** Opening PROVIDED RECORDS block **

--- src/rtl/sphere_frustum_cull_core_macros.svh ---
// Assertion macros shared by the sphere/frustum culling RTL.
// Each macro expects signals named clk and rst_n in the scope where it is used.
`ifndef SPHERE_FRUSTUM_CULL_CORE_MACROS_SVH
`define SPHERE_FRUSTUM_CULL_CORE_MACROS_SVH

// Same-cycle implication, disabled while reset is asserted.
`define SFC_ASSERT_NOW(label, ante, cons, msg) \
  label: assert property (@(posedge clk) disable iff (!rst_n) (ante) |-> (cons)) \
    else $error(msg);

// Next-cycle implication, disabled while reset is asserted.
`define SFC_ASSERT_NEXT(label, ante, cons, msg) \
  label: assert property (@(posedge clk) disable iff (!rst_n) (ante) |=> (cons)) \
    else $error(msg);

`endif

--- src/rtl/sfc_pkg.sv ---
// Package for the sphere/frustum culling core: opcodes, sequencer states and
// the tag that travels with each term through the shared multiply-accumulate unit.
`timescale 1ns / 1ps

package sfc_pkg;

  // Accumulator width: three exact Q32.32 products plus a shifted bias.
  localparam int ACC_W = 67;

  // Operation codes carried in the input tuser field.
  localparam logic [1:0] OP_LOAD_PLANE  = 2'd0;
  localparam logic [1:0] OP_LOAD_MATRIX = 2'd1;
  localparam logic [1:0] OP_TEST_DIRECT = 2'd2;
  localparam logic [1:0] OP_TEST_XFORM  = 2'd3;

  // Terms per dot product: one bias term and three products.
  localparam logic [1:0] LAST_TERM    = 2'd3;
  // Last transform column computed (x, y, z).
  localparam logic [2:0] LAST_XF_DOT  = 3'd2;

  typedef enum logic [2:0] {
    ST_IDLE,
    ST_XFORM,
    ST_XDRAIN,
    ST_PLANE,
    ST_PDRAIN
  } sfc_state_t;

  // Sideband for one term in flight. dot is wide enough for up to eight planes.
  typedef struct packed {
    logic       vld;
    logic       bias;
    logic       last;
    logic       xf;
    logic [2:0] dot;
  } sfc_tag_t;

endpackage

--- src/rtl/sfc_mac.sv ---
// Shared multiply-accumulate unit: one registered 32x32 signed multiply, then
// a wide accumulate. Depends on sfc_pkg for the term tag and accumulator width.
`timescale 1ns / 1ps

module sfc_mac
  import sfc_pkg::*;
(
  input  logic                    clk,
  input  logic                    rst_n,
  input  sfc_tag_t                tag_in,
  input  logic signed [31:0]      op_a,
  input  logic signed [31:0]      op_b,
  output sfc_tag_t                tag_out,
  output logic signed [ACC_W-1:0] acc,
  output logic                    busy
);

  sfc_tag_t                prod_tag_r;
  logic signed [63:0]      prod_r;
  logic signed [63:0]      prod_nxt;
  sfc_tag_t                acc_tag_r;
  logic signed [ACC_W-1:0] acc_r;
  logic signed [ACC_W-1:0] acc_nxt;

  // A bias term enters as the Q16.16 value scaled to Q32.32.
  always_comb begin
    if (tag_in.bias) begin
      prod_nxt = {{16{op_a[31]}}, op_a, 16'h0000};
    end else begin
      prod_nxt = op_a * op_b;
    end
  end

  // The bias term always opens a dot product, so it loads the accumulator.
  always_comb begin
    if (prod_tag_r.bias) begin
      acc_nxt = ACC_W'(prod_r);
    end else begin
      acc_nxt = acc_r + ACC_W'(prod_r);
    end
  end

  always_ff @(posedge clk) begin
    if (!rst_n) begin
      prod_tag_r <= '0;
      acc_tag_r  <= '0;
    end else begin
      prod_tag_r <= tag_in;
      acc_tag_r  <= prod_tag_r;
    end
  end

  always_ff @(posedge clk) begin
    if (tag_in.vld) begin
      prod_r <= prod_nxt;
    end
    if (prod_tag_r.vld) begin
      acc_r <= acc_nxt;
    end
  end

  assign tag_out = acc_tag_r;
  assign acc     = acc_r;
  assign busy    = prod_tag_r.vld;

endmodule

--- src/rtl/sphere_frustum_cull_core.sv ---
// Sphere/frustum culling core: top level with plane and matrix stores and the
// term sequencer. Depends on sfc_pkg, sfc_mac and the assertion macro header.
`timescale 1ns / 1ps

// A load transfer (op 0 or 1) writes one plane coefficient or one world-matrix
// element. A test transfer (op 2 or 3) is worked one term per cycle through a
// single shared multiply-accumulate unit: every dot product is one bias term
// plus three products, and each pass of dot products is followed by a pipeline
// drain through the memory read, multiply and accumulate registers. A direct
// test (op 2) runs one dot product per plane; a transformed test (op 3) first
// runs three transform dot products and one drain. The input is not ready while a
// test is in progress. The visibility result sits in an output register, so
// loads and the next test can be accepted while it waits to be taken. Both
// stores have no reset; a test must only read entries that were loaded.
`include "sphere_frustum_cull_core_macros.svh"

module sphere_frustum_cull_core
  import sfc_pkg::*;
#(
  parameter int NUM_PLANES = 6
) (
  input  logic         clk,
  input  logic         rst_n,
  // in_tdata, lowest bit up: row_sel[2:0], col_sel[4:3], load_value[36:5],
  // center_x[68:37], center_y[100:69], center_z[132:101], radius[163:133],
  // zero padding[167:164].
  input  logic         in_tvalid,
  output logic         in_tready,
  input  logic [167:0] in_tdata,
  // in_tuser: op[1:0].
  input  logic [1:0]   in_tuser,
  // out_tdata, lowest bit up: visible[0], zero padding[7:1].
  output logic         out_tvalid,
  input  logic         out_tready,
  output logic [7:0]   out_tdata
);

  localparam int PLANE_DEPTH = NUM_PLANES * 4;
  localparam int PA_W        = $clog2(PLANE_DEPTH);

  // Input fields.
  logic [1:0]         in_op;
  logic [2:0]         in_row_sel;
  logic [1:0]         in_col_sel;
  logic signed [31:0] in_load_value;
  logic signed [31:0] in_center [3];
  logic [30:0]        in_radius;

  assign in_op         = in_tuser;
  assign in_row_sel    = in_tdata[2:0];
  assign in_col_sel    = in_tdata[4:3];
  assign in_load_value = in_tdata[36:5];
  assign in_center[0]  = in_tdata[68:37];
  assign in_center[1]  = in_tdata[100:69];
  assign in_center[2]  = in_tdata[132:101];
  assign in_radius     = in_tdata[163:133];

  logic in_xfer;
  logic test_xfer;
  assign in_xfer   = in_tvalid && in_tready;
  assign test_xfer = in_xfer && (in_op == OP_TEST_DIRECT || in_op == OP_TEST_XFORM);

  // Coefficient stores. Plane entry index is plane*4 + coeff, matrix is row*4 + col.
  logic signed [31:0] plane_mem [PLANE_DEPTH];
  logic signed [31:0] mat_mem   [16];
  logic [PA_W-1:0]    plane_waddr;
  logic [PA_W-1:0]    plane_raddr;
  logic [3:0]         mat_raddr;
  logic signed [31:0] plane_rd_r;
  logic signed [31:0] mat_rd_r;
  logic               plane_we;
  logic               mat_we;

  assign plane_waddr = PA_W'({in_row_sel, in_col_sel});
  assign plane_we    = in_xfer && (in_op == OP_LOAD_PLANE)
                       && ({1'b0, in_row_sel} < 4'(NUM_PLANES));
  assign mat_we      = in_xfer && (in_op == OP_LOAD_MATRIX) && !in_row_sel[2];

  always_ff @(posedge clk) begin
    if (plane_we) begin
      plane_mem[plane_waddr] <= in_load_value;
    end
    if (mat_we) begin
      mat_mem[{in_row_sel[1:0], in_col_sel}] <= in_load_value;
    end
  end

  always_ff @(posedge clk) begin
    plane_rd_r <= plane_mem[plane_raddr];
    mat_rd_r   <= mat_mem[mat_raddr];
  end

  // Sequencer state and term counters.
  sfc_state_t state_r;
  sfc_state_t state_nxt;
  logic [1:0] term_r;
  logic [1:0] term_nxt;
  logic [2:0] dot_r;
  logic [2:0] dot_nxt;

  // Test operands: ctr_r is the centre as given, pt_r the point the planes see.
  logic signed [31:0] ctr_r [3];
  logic signed [31:0] pt_r  [3];
  logic [30:0]        rad_r;
  logic               vis_r;

  logic       out_tvalid_r;
  logic       out_tvalid_nxt;
  logic       out_vis_r;

  // Issue stage: one term per cycle in the two working states.
  logic       iss_vld;
  logic       iss_xf;
  logic [1:0] coeff_idx;
  logic [1:0] coord_idx;

  // Memory-read stage registers.
  sfc_tag_t           s1_tag_r;
  logic signed [31:0] s1_coord_r;
  logic signed [31:0] mac_a;

  // Accumulate stage outputs.
  sfc_tag_t                mac_tag;
  logic signed [ACC_W-1:0] mac_acc;
  logic                    mac_busy;

  logic pipe_empty;
  logic finish;
  logic dot_done;

  assign iss_vld   = (state_r == ST_XFORM) || (state_r == ST_PLANE);
  assign iss_xf    = (state_r == ST_XFORM);
  // The bias sits at coefficient d (plane) or matrix row 3; wrapping term 0 gives 3.
  assign coeff_idx = term_r - 2'd1;
  assign coord_idx = (term_r == 2'd0) ? 2'd0 : coeff_idx;

  assign plane_raddr = PA_W'({dot_r, coeff_idx});
  assign mat_raddr   = {coeff_idx, dot_r[1:0]};

  assign pipe_empty = !s1_tag_r.vld && !mac_busy && !mac_tag.vld;
  assign finish     = (state_r == ST_PDRAIN) && pipe_empty
                      && (!out_tvalid_r || out_tready);
  assign dot_done   = (term_r == LAST_TERM);

  // Next-state logic.
  always_comb begin
    state_nxt = state_r;
    unique case (state_r)
      ST_IDLE: begin
        if (test_xfer) begin
          state_nxt = (in_op == OP_TEST_XFORM) ? ST_XFORM : ST_PLANE;
        end
      end
      ST_XFORM: begin
        if (dot_done && dot_r == LAST_XF_DOT) begin
          state_nxt = ST_XDRAIN;
        end
      end
      ST_XDRAIN: begin
        if (pipe_empty) begin
          state_nxt = ST_PLANE;
        end
      end
      ST_PLANE: begin
        if (dot_done && dot_r == 3'(NUM_PLANES - 1)) begin
          state_nxt = ST_PDRAIN;
        end
      end
      ST_PDRAIN: begin
        if (finish) begin
          state_nxt = ST_IDLE;
        end
      end
      default: state_nxt = ST_IDLE;
    endcase
  end

  // Sequencer outputs: term counters and the result register's valid.
  always_comb begin
    term_nxt = term_r;
    dot_nxt  = dot_r;
    unique case (state_r)
      ST_IDLE, ST_XDRAIN: begin
        term_nxt = 2'd0;
        dot_nxt  = 3'd0;
      end
      ST_XFORM, ST_PLANE: begin
        term_nxt = term_r + 2'd1;
        if (dot_done) begin
          dot_nxt = dot_r + 3'd1;
        end
      end
      ST_PDRAIN: begin
        term_nxt = term_r;
        dot_nxt  = dot_r;
      end
      default: begin
        term_nxt = 2'd0;
        dot_nxt  = 3'd0;
      end
    endcase

    if (finish) begin
      out_tvalid_nxt = 1'b1;
    end else if (out_tready) begin
      out_tvalid_nxt = 1'b0;
    end else begin
      out_tvalid_nxt = out_tvalid_r;
    end
  end

  always_ff @(posedge clk) begin
    if (!rst_n) begin
      state_r      <= ST_IDLE;
      term_r       <= 2'd0;
      dot_r        <= 3'd0;
      out_tvalid_r <= 1'b0;
      s1_tag_r     <= '0;
    end else begin
      state_r      <= state_nxt;
      term_r       <= term_nxt;
      dot_r        <= dot_nxt;
      out_tvalid_r <= out_tvalid_nxt;
      s1_tag_r.vld  <= iss_vld;
      s1_tag_r.bias <= (term_r == 2'd0);
      s1_tag_r.last <= dot_done;
      s1_tag_r.xf   <= iss_xf;
      s1_tag_r.dot  <= dot_r;
    end
  end

  // Coordinate operand is captured alongside the memory read.
  always_ff @(posedge clk) begin
    if (iss_xf) begin
      s1_coord_r <= ctr_r[coord_idx];
    end else begin
      s1_coord_r <= pt_r[coord_idx];
    end
  end

  assign mac_a = s1_tag_r.xf ? mat_rd_r : plane_rd_r;

  sfc_mac u_mac (
    .clk     (clk),
    .rst_n   (rst_n),
    .tag_in  (s1_tag_r),
    .op_a    (mac_a),
    .op_b    (s1_coord_r),
    .tag_out (mac_tag),
    .acc     (mac_acc),
    .busy    (mac_busy)
  );

  // Dot product finish: floor to Q16.16 by dropping the low 16 bits.
  logic signed [50:0] dot_q;
  logic signed [50:0] neg_rad;
  logic               dot_fits;
  logic signed [31:0] dot_sat;
  logic               eval_vld;

  assign dot_q    = mac_acc[66:16];
  assign neg_rad  = -$signed({20'd0, rad_r});
  assign dot_fits = (dot_q[50:31] == {20{dot_q[50]}});
  assign dot_sat  = dot_fits ? dot_q[31:0]
                  : (dot_q[50] ? 32'sh8000_0000 : 32'sh7FFF_FFFF);
  assign eval_vld = mac_tag.vld && mac_tag.last;

  always_ff @(posedge clk) begin
    if (test_xfer) begin
      for (int k = 0; k < 3; k++) begin
        ctr_r[k] <= in_center[k];
        pt_r[k]  <= in_center[k];
      end
      rad_r <= in_radius;
      vis_r <= 1'b1;
    end else if (eval_vld) begin
      if (mac_tag.xf) begin
        // A transformed coordinate replaces the given one for the plane pass.
        pt_r[mac_tag.dot[1:0]] <= dot_sat;
      end else if (dot_q < neg_rad) begin
        vis_r <= 1'b0;
      end
    end
  end

  always_ff @(posedge clk) begin
    if (finish) begin
      out_vis_r <= vis_r;
    end
  end

  assign in_tready  = (state_r == ST_IDLE);
  assign out_tvalid = out_tvalid_r;
  assign out_tdata  = {7'd0, out_vis_r};

  // Nothing may be in flight while new work can be accepted.
  `SFC_ASSERT_NOW(a_idle_pipe_empty, in_tready, !s1_tag_r.vld && !mac_busy && !mac_tag.vld, "pipeline active while ready")
  // A transform result only lands during the transform pass.
  `SFC_ASSERT_NOW(a_xf_eval_state, eval_vld && mac_tag.xf, state_r == ST_XFORM || state_r == ST_XDRAIN, "transform result outside transform pass")
  // A plane result only lands during the plane pass.
  `SFC_ASSERT_NOW(a_plane_eval_state, eval_vld && !mac_tag.xf, state_r == ST_PLANE || state_r == ST_PDRAIN, "plane result outside plane pass")
  // An accepted test starts issuing terms in the next cycle.
  `SFC_ASSERT_NEXT(a_test_starts, test_xfer, state_r == ST_XFORM || state_r == ST_PLANE, "test accepted without starting")
  // Leaving the drain always presents a result.
  `SFC_ASSERT_NEXT(a_finish_result, finish, out_tvalid_r, "finished test without result")

endmodule

--- config.mk ---
export PLATFORM = sky130hd
export DESIGN_NAME = sphere_frustum_cull_core
export DESIGN_NICKNAME = d
export VERILOG_FILES = /design/src/rtl/sfc_pkg.sv /design/src/rtl/sfc_mac.sv /design/src/rtl/sphere_frustum_cull_core.sv
export VERILOG_INCLUDE_DIRS = /design/src /design/src/rtl
export SDC_FILE = /design/constraint.sdc
export NUM_CORES = 2
export LEC_CHECK = 0
export BUFFER_PORTS_ARGS = -buffer_cell sky130_fd_sc_hd__buf_2
export CAP_MARGIN = 20
export CORE_MARGIN = 4
export CORE_UTILIZATION = 50
export DETAILED_ROUTE_END_ITERATION = 10
export GPL_ROUTABILITY_DRIVEN = 0
export HOLD_SLACK_MARGIN = 0.03
export PLACE_DENSITY = 0.66
export SKIP_LAST_GASP = 1
export SLEW_MARGIN = 20
export SYNTH_ARGS = -nofsm -noshare
export SYNTH_HDL_FRONTEND = slang
export SYNTH_SLANG_ARGS = --single-unit
--- constraint.sdc ---
create_clock -name clk -period 11.7 [get_ports clk]
set_input_delay 0.585 -clock clk [delete_from_list [all_inputs] [get_ports clk]]
set_output_delay 0.585 -clock clk [all_outputs]
set_load 0.005 [all_outputs]
# == After elaboration in Yosys (flattened, before gate mapping) ==
# Memories as Yosys holds them, arrays and structs flattened. A register that Yosys moved wholly into a read port is not among the register bits.
# Index checks and enable logic that the tools add are counted.
# totals
mem_bits_rw,1472
reg_bits,222
input_bits,174
elab_cells,118
output_inout_bits,10
n_memories,4
# op_classes
n_reduce_logical,30
mux,32
bitwise_logic,2
n_eq_ne,17
order_cmp,2
mul,1
n_addsub,5
# mem_list
memory,words,word_bits,rd,rd_ports_with_merged_regs,wr,line_no,text
plane_mem,24,32,1,1,1,sphere_frustum_cull_core.sv:64,logic signed [31:0] plane_mem [PLANE_DEPTH];
mat_mem,16,32,1,1,1,sphere_frustum_cull_core.sv:65,logic signed [31:0] mat_mem [16];
ctr_r,3,32,1,0,3,sphere_frustum_cull_core.sv:102,logic signed [31:0] ctr_r [3];
pt_r,3,32,1,0,3,sphere_frustum_cull_core.sv:103,logic signed [31:0] pt_r [3];
# op_table
cell,count
32-bit 2-to-1 mux,5
67-bit by 64-bit adder with 67-bit output,1
67-bit 2-to-1 mux,1
32-bit by 32-bit multiplier with 64-bit output,1
64-bit 2-to-1 mux,1
51-bit less-than comparator,1
31-bit negator with 51-bit output,1
32-bit OR reduction,1
19-bit equality test,1
3-bit 2-to-1 mux,6
3-bit case mux with 5 select lines,1
1-bit logical AND,13
1-bit 2-to-1 mux,13
"3-bit by 2-bit equality test with 1-bit output, second input constant",3
"2-bit equality test, second input constant",3
"3-bit equality test, second input constant",2
2-bit 2-to-1 mux,3
"2-bit by 1-bit inequality test with 1-bit output, second input constant",3
"2-bit inequality test, second input constant",3
3-bit case mux with 2 select lines,1
1-bit logical NOT,5
5-bit AND reduction,1
2-bit logical NOT,2
2-bit case mux with 2 select lines,1
other kinds (13),16

# == Depth between registers and ports, before layout ==
# logic_depth
depth_word,7
depth_mapped,32
ltp_nobuf,28

# == Modules after synthesis ==
# Synthesis repeated with hierarchy kept, for this count alone.
# hier_totals
cells_unflattened,8075
area_unflattened_um2,109771.5
# modules_own_cells
module,instances,area_per_inst_um2,cells_per_inst,seq_area_each_um2
sphere_frustum_cull_core,1,64309.2,3197,48386.4
sfc_mac,1,45462.4,4878,4214.0

# == Least setup slack after synthesis ==
# Ideal clock, no wire load.
# synth_timing
kind,register to register
start,register s1_tag_r[3] in the netlist's numbering
end,"register u_mac.prod_r[63], data pin"
synth_period_minus_slack_ns,8.762
arrival_time_ns,8.495
path_slack_ns,2.938
setup_ns,0.267
n_path_buf,3
required_time_ns,11.433
path_stages_with_launch,30
path_cell_list,dfxtp_1 -> clkbuf_1 -> buf_1 -> mux2_2 -> clkbuf_1 -> nand2_1 -> inv_1 -> fa_1 -> fa_1 -> fa_1 -> fa_1 -> inv_1 -> fa_1 -> inv_1 -> fa_1 -> inv_1 -> fa_1 -> inv_1 -> fa_1 -> ha_1 -> a21o_1 -> a21o_1 -> a21oi_1 -> o21bai_1 -> a21oi_1 -> o21ai_0 -> or3_1 -> o21ai_0 -> xnor2_1 -> o21ai_0
# synth_via
elab_chain_cells,3
# synth_rtl
item,line_no,text
start: declaration,sphere_frustum_cull_core.sv:118,sfc_tag_t s1_tag_r;
32-bit 2-to-1 mux (*),sphere_frustum_cull_core.sv:241,assign mac_a = s1_tag_r.xf ? mat_rd_r : plane_rd_r;
32-bit by 32-bit multiplier with 64-bit output,sfc_mac.sv:30,prod_nxt = op_a * op_b;
64-bit 2-to-1 mux (*),sfc_mac.sv:27,if (tag_in.bias) begin
named net u_mac.prod_nxt[63],sfc_mac.sv:20,logic signed [63:0] prod_nxt;
end signal: assignment,sfc_mac.sv:55,prod_r <= prod_nxt;
end: declaration,sfc_mac.sv:19,logic signed [63:0] prod_r;
# Mark *: on every way through the listed nets, which the timed path passes. The rest lies on a longest branch.
# A chain may end at the register's enable or synchronous reset.

# == Final worst setup path ==
# Same ends and word-level chain as after synthesis.

==> summary.md <==
| Metric | Value |
|---|---|
| Area share of the largest cell type after synthesis | 45.7% |
| Worst Setup Path Type | flip-flop to flip-flop |
| Cell types with the largest area share after synthesis | edfxtp_1 46%, fa_1 20%, mux4_2 8.6% |
| Ys Warns | 0 |
| Leading cell types in the layout, fill and taps excluded | 1667 x edfxtp_1, 1083 x fa_1, 1017 x inv_1 |
| Slew Viols, Final | 0 |
| Buffers on Ports | 172 |
| Setup tns final | 0 ns |
| CTS root buf | clkbuf_16 |
| Wire per inst | 24.0 microns |
| Number of iterations in the first detailed-routing pass | 7 |
| Post-cts repair resize count | 0 |
| Initial Utilization | 50.4% |
| Post-Place Setup Slack | 1.76 ns |
| Top flip-flop cell by instance count after synthesis | edfxtp_1 |
| Biggest area consumer among synthesized cells | edfxtp_1 |
| CTS buffer count | 177 |
| Clk pin slew, worst setup/hold paths | 0.06 ns |
| Finished Core Util | 55.7% |
| Vertical die dimension | 476 microns |
| Startpoint kind of the worst setup timing path | flip-flop |
| Final clock period utilization by the worst path | 83.9% |
| CTS Hold Bufs | 127 |
| Post-synth EDFFs | 1667 |
| Routed wire length | 270 mm |
| Critical Path AT | 10.34 ns |
| Count of H-tree levels built during CTS | 4 |
| Detailed placer's ending HPWL | 183 mm |
| Yosys cell types | 97 |
| Placeable core area | 217000 sq um |
| Global-route usage over all layers | 24.4% |
| Slew at the pin closest to its max-slew limit | 1.08 ns |
| Longest Clk Path Bufs | 3 |
| Final antenna-violating net count | 0 |
| Final Hold Viols | 0 |
| Instance count of the mapped netlist | 8007 |
| Horizontal die dimension | 476 microns |
| Post-synthesis register bit count | 1790 |
| Via count of the first global-routing pass | 69000 |
| Count of maximum capacitance violations | 0 |
| Max Fclk | 0.102 GHz |
| Post-CTS Setup Inserts | 0 |
| Shortest period the worst path allows | 9.82 ns |
| Unrepaired setup endpoints after global routing | false |
| # DRC | 0 |
| Worst Path Required | 12.22 ns |
| First-pass GRT wire length | 417 mm |
| Mapped cell area | 109000 sq um |
| Number of antenna violations at the first check in global routing | 14 |
| I/O pin total | 184 |
| Area of the die | 227000 sq um |
| Clock latency reported for the late side of the worst-skew pair | 0.84 ns |
| Most frequent standard cell in the layout excluding fill and tap cells | edfxtp_1 |
| Area Overhead vs Synth | 10.5% |
| Status | finished, final reports clean |
| Setup WS post-layout | 1.88 ns |
| Crit path capture type | flip-flop |
| GRT Residual Overflow | 0 |
| Number of vias in the routed layout | 64300 |
| Clock Skews | 0.0799 ns |
| Number of nets in the final layout | 9763 |
| Min-delay worst type | input pin to flip-flop |
| Layout cell share with drive strength beyond 1 | 14.1% |
| Mean Syn Cell Area | 13.7 sq um |
| Count of routing violations after the opening detailed-route iteration | 5769 |
| Number of setup violations in the final report | 0 |
| Relative slew margins | 26.1% |
| Clk sink count | 1790 |
| Largest net degree at the start of global routing | 84 |
| Sequential share of the synthesized area | 48.0% |
| Vias per cell | 5.73 |
| Fillers | 17200 |
| Ys async rst share | 0% |
| Largest fanout of any net on the critical path | 22 |
| TritonCTS clock tree | yes |
| Core Rows | 171 |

** Closing PROVIDED RECORDS block **

Gather each line in the data that holds the string "multiplier".

**SOLUTION TO THIS EXERCISE**:
32-bit by 32-bit multiplier with 64-bit output,1
32-bit by 32-bit multiplier with 64-bit output,sfc_mac.sv:30,prod_nxt = op_a * op_b;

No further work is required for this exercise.